(Stored items)
________

### src/rtl/awg_sweep_ctrl_if.sv
// Host-side sweep configuration/control bundle and the sweep outputs toward the AWG.
// The master modport is the host register bank; the slave modport is the sweep controller.
interface awg_sweep_ctrl_if #(
  parameter int unsigned PHASE_WIDTH = 32,
  parameter int unsigned DWELL_WIDTH = 24
);
  logic [PHASE_WIDTH-1:0] cfg_start_word;
  logic [PHASE_WIDTH-1:0] cfg_stop_word;
  logic [PHASE_WIDTH-1:0] cfg_step_word;
  logic [DWELL_WIDTH-1:0] cfg_dwell;
  logic [1:0]             cfg_mode;
  logic                   start;
  logic                   abort;
  logic [PHASE_WIDTH-1:0] Fre_word;
  logic                   step_stb;
  logic                   busy;
  logic                   done;

  modport master (
    output cfg_start_word, cfg_stop_word, cfg_step_word, cfg_dwell, cfg_mode, start, abort,
    input  Fre_word, step_stb, busy, done
  );

  modport slave (
    input  cfg_start_word, cfg_stop_word, cfg_step_word, cfg_dwell, cfg_mode, start, abort,
    output Fre_word, step_stb, busy, done
  );
endinterface

### src/rtl/awg_sweep_ctrl.sv
// Frequency-sweep sequencer: steps the AWG tuning word from start to stop with a fixed
// dwell per point; single, repeating sawtooth and up/down triangle sweeps.
module awg_sweep_ctrl #(
  parameter int unsigned PHASE_WIDTH = 32,
  parameter int unsigned DWELL_WIDTH = 24
) (
  input  logic            clk_in,
  input  logic            RST,
  awg_sweep_ctrl_if.slave bus
);
  localparam int unsigned PW = PHASE_WIDTH;
  localparam int unsigned DW = DWELL_WIDTH;

  // The step decision costs no cycle of its own: it is taken in the last dwell cycle
  // so that every point is held for exactly D cycles.
  typedef enum logic [1:0] {
    S_IDLE  = 2'd0,
    S_DWELL = 2'd1,
    S_DONE  = 2'd2
  } state_e;

  state_e         state_q, state_d;
  logic [PW-1:0]  start_q, stop_q, step_q;
  logic [DW-1:0]  dwell_q;
  logic [1:0]     mode_q;
  logic [PW-1:0]  fre_q, fre_d;
  logic [DW-1:0]  cnt_q, cnt_d;
  logic           dir_dn_q, dir_dn_d;
  logic           stb_q, stb_d;
  logic           busy_q, busy_d;
  logic           done_q, done_d;
  logic           load_cfg;

  logic           go;
  logic           dwell_end;
  logic           single_mode;
  logic           finish;
  logic [PW:0]    up_sum;
  logic [PW:0]    dn_diff;
  logic [PW-1:0]  up_word;
  logic [PW-1:0]  dn_word;

  function automatic logic [DW-1:0] dwell_load(input logic [DW-1:0] d);
    return (d == '0) ? '0 : d - DW'(1);
  endfunction

  assign go          = bus.start && !bus.abort;
  assign dwell_end   = (cnt_q == '0);
  assign single_mode = (mode_q == 2'd0) || (mode_q == 2'd3);
  assign finish      = (start_q > stop_q) || (!dir_dn_q && (fre_q == stop_q) && single_mode);

  // Neighbouring points, computed one bit wider so the clamps see overflow and underflow.
  assign up_sum  = {1'b0, fre_q} + {1'b0, step_q};
  assign dn_diff = {1'b0, fre_q} - {1'b0, step_q};

  always_comb begin
    up_word = up_sum[PW-1:0];
    if ((step_q == '0) || (up_sum >= {1'b0, stop_q})) up_word = stop_q;
    dn_word = dn_diff[PW-1:0];
    if ((step_q == '0) || dn_diff[PW] || (dn_diff[PW-1:0] <= start_q)) dn_word = start_q;
  end

  // State register and all datapath/output registers.
  always_ff @(posedge clk_in) begin
    if (RST) begin
      state_q  <= S_IDLE;
      start_q  <= '0;
      stop_q   <= '0;
      step_q   <= '0;
      dwell_q  <= '0;
      mode_q   <= '0;
      fre_q    <= '0;
      cnt_q    <= '0;
      dir_dn_q <= 1'b0;
      stb_q    <= 1'b0;
      busy_q   <= 1'b0;
      done_q   <= 1'b0;
    end else begin
      state_q  <= state_d;
      fre_q    <= fre_d;
      cnt_q    <= cnt_d;
      dir_dn_q <= dir_dn_d;
      stb_q    <= stb_d;
      busy_q   <= busy_d;
      done_q   <= done_d;
      if (load_cfg) begin
        start_q <= bus.cfg_start_word;
        stop_q  <= bus.cfg_stop_word;
        step_q  <= bus.cfg_step_word;
        dwell_q <= bus.cfg_dwell;
        mode_q  <= bus.cfg_mode;
      end
    end
  end

  // Next-state logic.
  always_comb begin
    state_d = state_q;
    case (state_q)
      S_IDLE:  if (go) state_d = S_DWELL;
      S_DWELL: begin
        if (bus.abort)              state_d = S_IDLE;
        else if (dwell_end && finish) state_d = S_DONE;
      end
      S_DONE:  state_d = S_IDLE;
      default: state_d = S_IDLE;
    endcase
  end

  // Next values of the registered outputs, dwell counter and sweep direction.
  always_comb begin
    fre_d    = fre_q;
    cnt_d    = cnt_q;
    dir_dn_d = dir_dn_q;
    stb_d    = 1'b0;
    busy_d   = busy_q;
    done_d   = 1'b0;
    load_cfg = 1'b0;
    case (state_q)
      S_IDLE: begin
        busy_d = 1'b0;
        if (go) begin
          load_cfg = 1'b1;
          fre_d    = bus.cfg_start_word;
          cnt_d    = dwell_load(bus.cfg_dwell);
          dir_dn_d = 1'b0;
          stb_d    = 1'b1;
          busy_d   = 1'b1;
        end
      end
      S_DWELL: begin
        if (bus.abort) begin
          busy_d = 1'b0;
        end else if (!dwell_end) begin
          cnt_d = cnt_q - DW'(1);
        end else if (finish) begin
          busy_d = 1'b0;
          done_d = 1'b1;
        end else begin
          stb_d = 1'b1;
          cnt_d = dwell_load(dwell_q);
          if (dir_dn_q) begin
            if (fre_q == start_q) begin
              dir_dn_d = 1'b0;
              fre_d    = up_word;
            end else begin
              fre_d    = dn_word;
            end
          end else if (fre_q == stop_q) begin
            // Only repeating modes reach here; single mode finished above.
            if (mode_q == 2'd1) begin
              fre_d = start_q;
            end else begin
              dir_dn_d = 1'b1;
              fre_d    = dn_word;
            end
          end else begin
            fre_d = up_word;
          end
        end
      end
      S_DONE:  busy_d = 1'b0;
      default: busy_d = 1'b0;
    endcase
  end

  assign bus.Fre_word = fre_q;
  assign bus.step_stb = stb_q;
  assign bus.busy     = busy_q;
  assign bus.done     = done_q;
endmodule
### src/flat_wrapper.sv
// flat-port wrapper written by rule: the top's interface ports become plain ports
module awg_sweep_ctrl_flat 
#(
  parameter int unsigned PHASE_WIDTH = 32,
  parameter int unsigned DWELL_WIDTH = 24
)
  (clk_in, RST, bus_cfg_start_word, bus_cfg_stop_word, bus_cfg_step_word, bus_cfg_dwell, bus_cfg_mode, bus_start, bus_abort, bus_Fre_word, bus_step_stb, bus_busy, bus_done);
  awg_sweep_ctrl_if #(.PHASE_WIDTH(PHASE_WIDTH), .DWELL_WIDTH(DWELL_WIDTH)) bus_i ();
  input  logic clk_in;
  input  logic RST;
  input wire logic [$bits(bus_i.cfg_start_word)-1:0] bus_cfg_start_word;
  input wire logic [$bits(bus_i.cfg_stop_word)-1:0] bus_cfg_stop_word;
  input wire logic [$bits(bus_i.cfg_step_word)-1:0] bus_cfg_step_word;
  input wire logic [$bits(bus_i.cfg_dwell)-1:0] bus_cfg_dwell;
  input wire logic [$bits(bus_i.cfg_mode)-1:0] bus_cfg_mode;
  input wire logic [$bits(bus_i.start)-1:0] bus_start;
  input wire logic [$bits(bus_i.abort)-1:0] bus_abort;
  output wire logic [$bits(bus_i.Fre_word)-1:0] bus_Fre_word;
  output wire logic [$bits(bus_i.step_stb)-1:0] bus_step_stb;
  output wire logic [$bits(bus_i.busy)-1:0] bus_busy;
  output wire logic [$bits(bus_i.done)-1:0] bus_done;
  assign bus_i.cfg_start_word = bus_cfg_start_word;
  assign bus_i.cfg_stop_word = bus_cfg_stop_word;
  assign bus_i.cfg_step_word = bus_cfg_step_word;
  assign bus_i.cfg_dwell = bus_cfg_dwell;
  assign bus_i.cfg_mode = bus_cfg_mode;
  assign bus_i.start = bus_start;
  assign bus_i.abort = bus_abort;
  assign bus_Fre_word = bus_i.Fre_word;
  assign bus_step_stb = bus_i.step_stb;
  assign bus_busy = bus_i.busy;
  assign bus_done = bus_i.done;
  awg_sweep_ctrl #(.PHASE_WIDTH(PHASE_WIDTH), .DWELL_WIDTH(DWELL_WIDTH)) u_core (.clk_in(clk_in), .RST(RST), .bus(bus_i));
endmodule
### config.mk
export PLATFORM = sky130hd
export DESIGN_NAME = awg_sweep_ctrl_flat
export DESIGN_NICKNAME = d
export VERILOG_FILES = /design/src/rtl/awg_sweep_ctrl_if.sv /design/src/rtl/awg_sweep_ctrl.sv /design/src/flat_wrapper.sv
export SDC_FILE = /design/constraint.sdc
export NUM_CORES = 1
export LEC_CHECK = 0
export BUFFER_PORTS_ARGS = -buffer_cell sky130_fd_sc_hd__buf_2
export CORE_MARGIN = 3
export CORE_UTILIZATION = 25
export DETAILED_ROUTE_END_ITERATION = 12
export GPL_TIMING_DRIVEN = 0
export SETUP_SLACK_MARGIN = 0.1
export SLEW_MARGIN = 20
export SYNTH_ARGS = -nofsm -noshare
export SYNTH_HDL_FRONTEND = slang
export SYNTH_SLANG_ARGS = --single-unit
### constraint.sdc
create_clock -name clk_in -period 16.5 [get_ports clk_in]
set_input_delay 1.65 -clock clk_in [delete_from_list [all_inputs] [get_ports clk_in]]
set_output_delay 1.65 -clock clk_in [all_outputs]
set_load 0.02 [all_outputs]
# Word level (Yosys, flattened, before mapping)
# Index checks and enable logic that the tools add are counted.
[totals] register_bits=184 out_inout_bits=35
[op_classes] addsub=5 order_cmp=3 n_eq_ne=13 muxes=42 bitwise=2 reduce_logical=23
[op_table] op="$mux W32" count=10
[op_table] op="$mux W24" count=6
[op_table] op="$logic_not A24 Y1" count=3
[op_table] op="$sub A24 B1 Y24 const B" count=3
[op_table] op="$eq A32 B32 Y1" count=2
[op_table] op="$pmux W32 S2" count=1
[op_table] op="$pmux W24 S2" count=1
[op_table] op="$add A32 B32 Y33" count=1
[op_table] op="$ge A33 B32 Y1" count=1
[op_table] op="$sub A32 B32 Y33" count=1
[op_table] op="$gt A32 B32 Y1" count=1
[op_table] op="$le A32 B32 Y1" count=1
[op_table] op="$logic_not A32 Y1" count=1
[op_table] op="$mux W1" count=17
[op_table] op="$ne A3 B2 Y1 const B" count=3
[op_table] op="$mux W2" count=3
[op_table] op="$pmux W1 S2" count=3
[op_table] op="$logic_or A1 B1 Y1" count=5
[op_table] op="$reduce_and A5 Y1" count=1
[op_table] op="$eq A2 B1 Y1 const B" count=2
[op_table] op="$logic_and A1 B1 Y1" count=4
[op_table] op="$logic_not A2 Y1" count=2
[op_table] op="$ne A2 B1 Y1 const B" count=2
[op_table] op="$ne A2 B2 Y1 const B" count=2
[op_table] op="9 further kinds" count=12

# Longest topological paths before layout
# Gate-level depths: netlist of run 1.
[depth] ltp_word=11 depth_mapped=23 depth_no_buf=22

# Least setup slack after synthesis of run 1
# OpenSTA, ideal clock, no wires.
[synth_path] path_type="flip-flop to flip-flop" from="reg u_core.fre_q[1], in the netlist u_core.bus.Fre_word[1]" to="reg u_core.fre_q[12], in the netlist u_core.bus.Fre_word[12]" setup_time_ns=0.125 arrival_time_ns=5.570 t_required_ns=16.375 setup_slack_ns=10.805 stages_incl_launch_ff=22 n_path_buf=1 cell_sequence="dfxtp_1 -> ha_1 -> nand2b_1 -> a221o_1 -> a21oi_1 -> a221oi_1 -> o2111a_1 -> o41ai_1 -> a21oi_1 -> o21ai_0 -> xnor2_1 -> ha_1 -> a21o_1 -> a2111oi_0 -> o21ai_0 -> nor4_1 -> o221a_2 -> o31a_1 -> buf_1 -> mux2i_1 -> nor2_1 -> o41a_1"
[synth_via] elab_chain_cells=11 elab_cells_between_ends=24 cone_classes="2 x add/sub; 2 x order compare; 3 x eq/ne; 10 x mux; 7 x reduce/logical"
[synth_lines] element="from (decl)" line_no="awg_sweep_ctrl.sv:26" rtl="logic [PW-1:0] fre_q, fre_d;"
[synth_lines] element="from (signal assigned)" line_no="awg_sweep_ctrl.sv:80" rtl="fre_q <= fre_d;"
[synth_lines] element="$sub A32 B32 Y33" line_no="awg_sweep_ctrl.sv:54" rtl="assign dn_diff = {1'b0, fre_q} - {1'b0, step_q};"
[synth_lines] element="$le A32 B32 Y1 / $logic_or A1 B1 Y1 (equally long branches)" line_no="awg_sweep_ctrl.sv:60" rtl="if ((step_q == '0) || dn_diff[PW] || (dn_diff[PW-1:0] <= start_q)) dn_word = start_q;"
[synth_lines] element="$logic_or A1 B1 Y1" line_no="awg_sweep_ctrl.sv:60"
[synth_lines] element="$mux W32" line_no="awg_sweep_ctrl.sv:60"
[synth_lines] element="$mux W32" line_no="awg_sweep_ctrl.sv:151" rtl="if (mode_q == 2'd1) begin"
[synth_lines] element="$mux W32" line_no="awg_sweep_ctrl.sv:149" rtl="end else if (fre_q == stop_q) begin"
[synth_lines] element="$mux W32" line_no="awg_sweep_ctrl.sv:142" rtl="if (dir_dn_q) begin"
[synth_lines] element="$mux W32" line_no="awg_sweep_ctrl.sv:136" rtl="end else if (finish) begin"
[synth_lines] element="$mux W32" line_no="awg_sweep_ctrl.sv:134" rtl="end else if (!dwell_end) begin"
[synth_lines] element="$mux W32" line_no="awg_sweep_ctrl.sv:132" rtl="if (bus.abort) begin"
[synth_lines] element="$pmux W32 S2" line_no="awg_sweep_ctrl.sv:119" rtl="case (state_q)"
# Several ways; a longest one is shown, not always the timed one. The select of a mux whose other input is x is not followed.
# A chain may end at the register's enable or synchronous reset.

# Final worst setup path of run 1
[layout_path] from="reg u_core.step_q[14]" to="reg u_core.fre_q[14], in the netlist u_core.bus.Fre_word[14]"
[layout_via] elab_chain_cells=11 elab_cells_between_ends=18 cone_classes="2 x add/sub; 2 x order compare; 10 x mux; 4 x reduce/logical"
[layout_lines] element="from (decl)" line_no="awg_sweep_ctrl.sv:23" rtl="logic [PW-1:0] start_q, stop_q, step_q;"
[layout_lines] element="from (signal assigned)" line_no="awg_sweep_ctrl.sv:89" rtl="step_q <= bus.cfg_step_word;"
[layout_lines] element="$sub A32 B32 Y33 / $logic_not A32 Y1 (equally long branches)" line_no="awg_sweep_ctrl.sv:54, awg_sweep_ctrl.sv:58, awg_sweep_ctrl.sv:60"
[layout_lines] element="$le A32 B32 Y1 / $logic_or A1 B1 Y1 (equally long branches)" line_no="awg_sweep_ctrl.sv:60"
[layout_lines] element="$logic_or A1 B1 Y1" line_no="awg_sweep_ctrl.sv:60"
[layout_lines] element="$mux W32" line_no="awg_sweep_ctrl.sv:60"
[layout_lines] element="$mux W32" line_no="awg_sweep_ctrl.sv:151"
[layout_lines] element="$mux W32" line_no="awg_sweep_ctrl.sv:149"
[layout_lines] element="$mux W32 *" line_no="awg_sweep_ctrl.sv:142"
[layout_lines] element="$mux W32 *" line_no="awg_sweep_ctrl.sv:136"
[layout_lines] element="$mux W32 *" line_no="awg_sweep_ctrl.sv:134"
[layout_lines] element="$mux W32 *" line_no="awg_sweep_ctrl.sv:132"
[layout_lines] element="$pmux W32 S2 *" line_no="awg_sweep_ctrl.sv:119"
# Every way passes the cells marked *; elsewhere a longest branch is shown, timed or not. The select of a mux whose other input is x is not followed.

==> qor.txt, run 1 <==
# H-tree levels: 4
Via count: 16800
Pre-Repair DR Iteration Count: 6
Fin Clk Skew: 0.0180 ns
Status: completed
Skew-Pair Late Insertion Delay: 0.48 ns
Total negative slack: 0 ns
Post-synth cell types: 75
GR Overflow Total: 0
Worst min path class: reg2reg
Die Y: 256 µm
Synth Cell Area: 15600 µm²
Worst-path clk slew: 0.08 ns
HPWL after DPL: 54600 µm
Vias in the first global route: 15300
CP Capture Type: flip-flop
Total die area: 65500 µm²
TritonCTS buffer count: 17
Share of cells above drive strength 1: 9.67%
Footprint of the multi-input gates: 11000 µm²
Fmax achieved: 0.116 GHz
Fillers: 6824
Routed length on met3: 6310 µm
CTS tree: yes
Startpoint Class: flip-flop
Die Span X: 256 µm
CP arrival: 9.06 ns
Initial antenna violation count: 6
Clock Sinks: 184
RSZ-0062 raised after global routing: no
FF+latch area: 3680 µm²
Final wirelength: 68700 µm
Cell Rows: 91
Post-synthesis sequential area ratio: 23.6%
GP Congestion: 0.988
Cells after Synth: 2146
Avg Vias per Cell: 5.29
Area of the core: 61800 µm²
DR WL met2: 30300 µm
Final Non-Filler Cells: 3176
Worst setup path class: reg2reg
CTS resizes: 0
DRC viols: 0
Synth Warn #: 0
Post-synth EDFFs: 0
Avg WL per Cell: 21.6 µm
DRT iter0 DRCs: 1856
# hold bufs at CTS: 0
Top Metal Used: met5
Cells after DPL: 3143
R2r setup slk: 7.86 ns
CTS Buffer Depth: 2
Largest net degree at the start of global routing: 17
Final min period: 8.64 ns
Starting Density: 25.3%
Global-route wire length before repair: 100000 µm
All-Layer GR Usage: 20.2%
Pwr Density: 88.3 nW/µm²
WL met1: 29300 µm
Final nets: 2618
Ys flop type: dfxtp_1
Max-slew violations: 0
Peak VDD IR: 0.0723 mV
Slew @ Worst Pin: 1.22 ns
Period utilization: 52.4%
CP required: 16.92 ns
Post-CTS Setup Repair Bufs: 0
Synth Area per Inst: 7.28 µm²
Async set or reset register ratio after synthesis: 0%
Final Hold Fails: 0
Synth Register Bits: 184
Syn-to-layout area delta: 15.6%
Buffers on Ports: 158
Max cap viols: 0
# setup viols final: 0
Post-DRT Antenna Nets: 0
Slew margin rel.: 18.3%
# IOs: 161
CP Max Fanout: 10
Clock tree root buffer cell: clkbuf_16
Leak pwr: 0.00710 µW
Syn nets: 2438
[flip-flops by register name, summed over array words and instances, names as in the netlist, 2 cells and up]
| register | cells |
|---|---|
| u_core.dwell_q | 24 |
| u_core.mode_q | 2 |
| u_core.step_q | 32 |
| u_core.bus.Fre_word | 32 |
| u_core.cnt_q | 24 |
| u_core.stop_q | 32 |
| u_core.state_q | 2 |
| u_core.start_q | 32 |
[synth_stat cells (4+ instances only)]
library cell  count  area [µm²]
a2111oi_0         6        52.6
a211oi_1         13        97.6
a21o_1           21         158
a21oi_1         234        1170
a221o_1           8        80.1
a221oi_1         30         263
a311oi_1          5        43.8
a31oi_1          11        68.8
a32o_1           16         160
and2_1            7        43.8
and3_1            6        37.5
and4_1            6        52.6
buf_1             5        18.8
buf_2             4        20.0
clkbuf_1        107         402
dfxtp_1         184        3680
ha_1            164        2050
inv_1           135         507
mux2i_1          21         210
nand2_1         309        1160
nand2b_1         12        75.1
nand3_1          30         150
nand3b_1          6        45.0
nand4_1          29         181
nor2_1          183         687
nor2b_1          11        68.8
nor3_1           85         425
nor3b_1           5        37.5
nor4_1           37         231
nor4b_1           6        52.6
o211ai_1         14         105
o21a_1            7        52.6
o21ai_0         114         571
o21bai_1         12        90.1
o22ai_1          20         125
o31a_1            8        70.1
o31ai_1           8        60.1
o41ai_1           5        43.8
or2_2             7        43.8
or3_1            18         113
or4_1             9        67.6
xnor2_1         102         893
xor2_1           70         613
[kinds of logic (layout without fill, tap and decap cells)]
family	Yosys count	count (layout)	synth area share [%]
DFF	184	184	23.6
other	0	2	0
buffers and inverters	256	447	6.33
and+or+nand+nor	777	777	22.9
xor gates and xnor gates	172	172	9.64
AOI/OAI and AO/OA	567	567	22.6
muxes	24	24	1.56
adders and majority gates	166	166	13.4
[cell type report]
class	instances	share of cell area, %
diodes	2	0.0277
multi-input cells	1706	60.8
flip-flops and latches	184	20.4
clock buffers	19	2.51
inverters	137	2.85
clock inverters	11	0.513
plain buffers	119	2.63
well taps	837	5.80
repair buffers	161	4.46
[cell usage in the layout, fill, tap and decap left out, types with 17 or more instances in the layout]
cell type and instances:
nor4_1 35, nand2_1 309, or3_1 18, a221oi_1 30, nor2_1 183, a21oi_1 234, nand4_1 29, clkbuf_16 17
o21ai_0 114, a21o_1 21, clkbuf_1 107, mux2i_1 21, o22ai_1 19, dfxtp_1 184, xnor2_1 102, xor2_1 70
ha_1 164, buf_2 164, nand3_1 30, nor3_1 85, inv_1 135
[where the power goes]
| group | internal [µW] | switching (µW) |
|---|---|---|
| registers | 469 | 43.1 |
| clock network | 202 | 206 |
| logic | 248 | 427 |
[worst max-delay path, cell delays in order, from the launching register on]
cell	delay, ns
dfxtp_1	0.51
inv_1	0.08
ha_1	0.48
clkbuf_1	0.54
nand4_1	0.25
o311ai_1	0.88
o21ai_0	0.42
a2111oi_0	0.93
nor2_1	0.19
xnor2_1	0.18
ha_1	0.31
and4_1	0.25
nand4_1	0.21
nor4b_1	0.82
a211oi_1	0.25
nor3_1	0.40
a21boi_2	0.71
clkbuf_1	0.68
a221oi_1	0.18
o21ai_0	0.15
a32o_1	0.16
[routing by layer]
metal	vias up	global-route usage, %
met4	6	7.78
met5	-	0
li1	7963	-
met3	135	4.67
met2	774	31.7
met1	7908	26.8
[through the flow]
step | total power (µW) | utilization [%] | cell area [µm²] | setup slack (ns) | hold WS, ns
after floorplan | 946 | - | 15600 | 10.80 | 0.436
after global placement | 1170 | 28.2 | 17500 | 7.39 | 0.446
after detailed placement | 1170 | 28.3 | 17500 | 8.32 | 0.447
after CTS | 1580 | 29.2 | 18000 | 8.28 | 0.458
after global routing | 1680 | 29.2 | 18100 | 7.68 | 0.496
final | 1600 | 29.2 | 18100 | 7.86 | 0.456
[worst paths after layout]
| path | start | cells past startpoint | end |
|---|---|---|---|
| worst max register to register | u_core.step_q[14] | 20 | u_core.bus.Fre_word[14] |
| worst min register to register | u_core.mode_q[1] | 2 | u_core.mode_q[1] |
| worst max-delay path | u_core.step_q[14] | 20 | u_core.bus.Fre_word[14] |
| worst min-delay path | u_core.mode_q[1] | 2 | u_core.mode_q[1] |
Note: power is estimated with default switching activity, not from simulation.
==> run 2, diff against run 1 <==
==> constraint.sdc (replaced) <==
create_clock -name clk_in -period 7.5 [get_ports clk_in]
set_input_delay 0.75 -clock clk_in [delete_from_list [all_inputs] [get_ports clk_in]]
set_output_delay 0.75 -clock clk_in [all_outputs]
set_load 0.02 [all_outputs]
==> run 2 against run 1 <==
Net effect: sequential share of layout area fell by 0.10 points; maximum frequency rose by 19%; register-to-register slack got worse by 7.6 ns; hold slack barely moved; clock-buffer cell count did not move; core utilization rose by 0.15 points; critical path type unchanged; highest routed layer unchanged.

________

Taking the entries above, restate exactly those lines that fall between the line with "export DETAILED_ROUTE_END_ITERATION = 12" and the line with "[depth] ltp_word=11 depth_mapped=23", keeping both of those lines too.

export DETAILED_ROUTE_END_ITERATION = 12
export GPL_TIMING_DRIVEN = 0
export SETUP_SLACK_MARGIN = 0.1
export SLEW_MARGIN = 20
export SYNTH_ARGS = -nofsm -noshare
export SYNTH_HDL_FRONTEND = slang
export SYNTH_SLANG_ARGS = --single-unit
### constraint.sdc
create_clock -name clk_in -period 16.5 [get_ports clk_in]
set_input_delay 1.65 -clock clk_in [delete_from_list [all_inputs] [get_ports clk_in]]
set_output_delay 1.65 -clock clk_in [all_outputs]
set_load 0.02 [all_outputs]
# Word level (Yosys, flattened, before mapping)
# Index checks and enable logic that the tools add are counted.
[totals] register_bits=184 out_inout_bits=35
[op_classes] addsub=5 order_cmp=3 n_eq_ne=13 muxes=42 bitwise=2 reduce_logical=23
[op_table] op="$mux W32" count=10
[op_table] op="$mux W24" count=6
[op_table] op="$logic_not A24 Y1" count=3
[op_table] op="$sub A24 B1 Y24 const B" count=3
[op_table] op="$eq A32 B32 Y1" count=2
[op_table] op="$pmux W32 S2" count=1
[op_table] op="$pmux W24 S2" count=1
[op_table] op="$add A32 B32 Y33" count=1
[op_table] op="$ge A33 B32 Y1" count=1
[op_table] op="$sub A32 B32 Y33" count=1
[op_table] op="$gt A32 B32 Y1" count=1
[op_table] op="$le A32 B32 Y1" count=1
[op_table] op="$logic_not A32 Y1" count=1
[op_table] op="$mux W1" count=17
[op_table] op="$ne A3 B2 Y1 const B" count=3
[op_table] op="$mux W2" count=3
[op_table] op="$pmux W1 S2" count=3
[op_table] op="$logic_or A1 B1 Y1" count=5
[op_table] op="$reduce_and A5 Y1" count=1
[op_table] op="$eq A2 B1 Y1 const B" count=2
[op_table] op="$logic_and A1 B1 Y1" count=4
[op_table] op="$logic_not A2 Y1" count=2
[op_table] op="$ne A2 B1 Y1 const B" count=2
[op_table] op="$ne A2 B2 Y1 const B" count=2
[op_table] op="9 further kinds" count=12

# Longest topological paths before layout
# Gate-level depths: netlist of run 1.
[depth] ltp_word=11 depth_mapped=23 depth_no_buf=22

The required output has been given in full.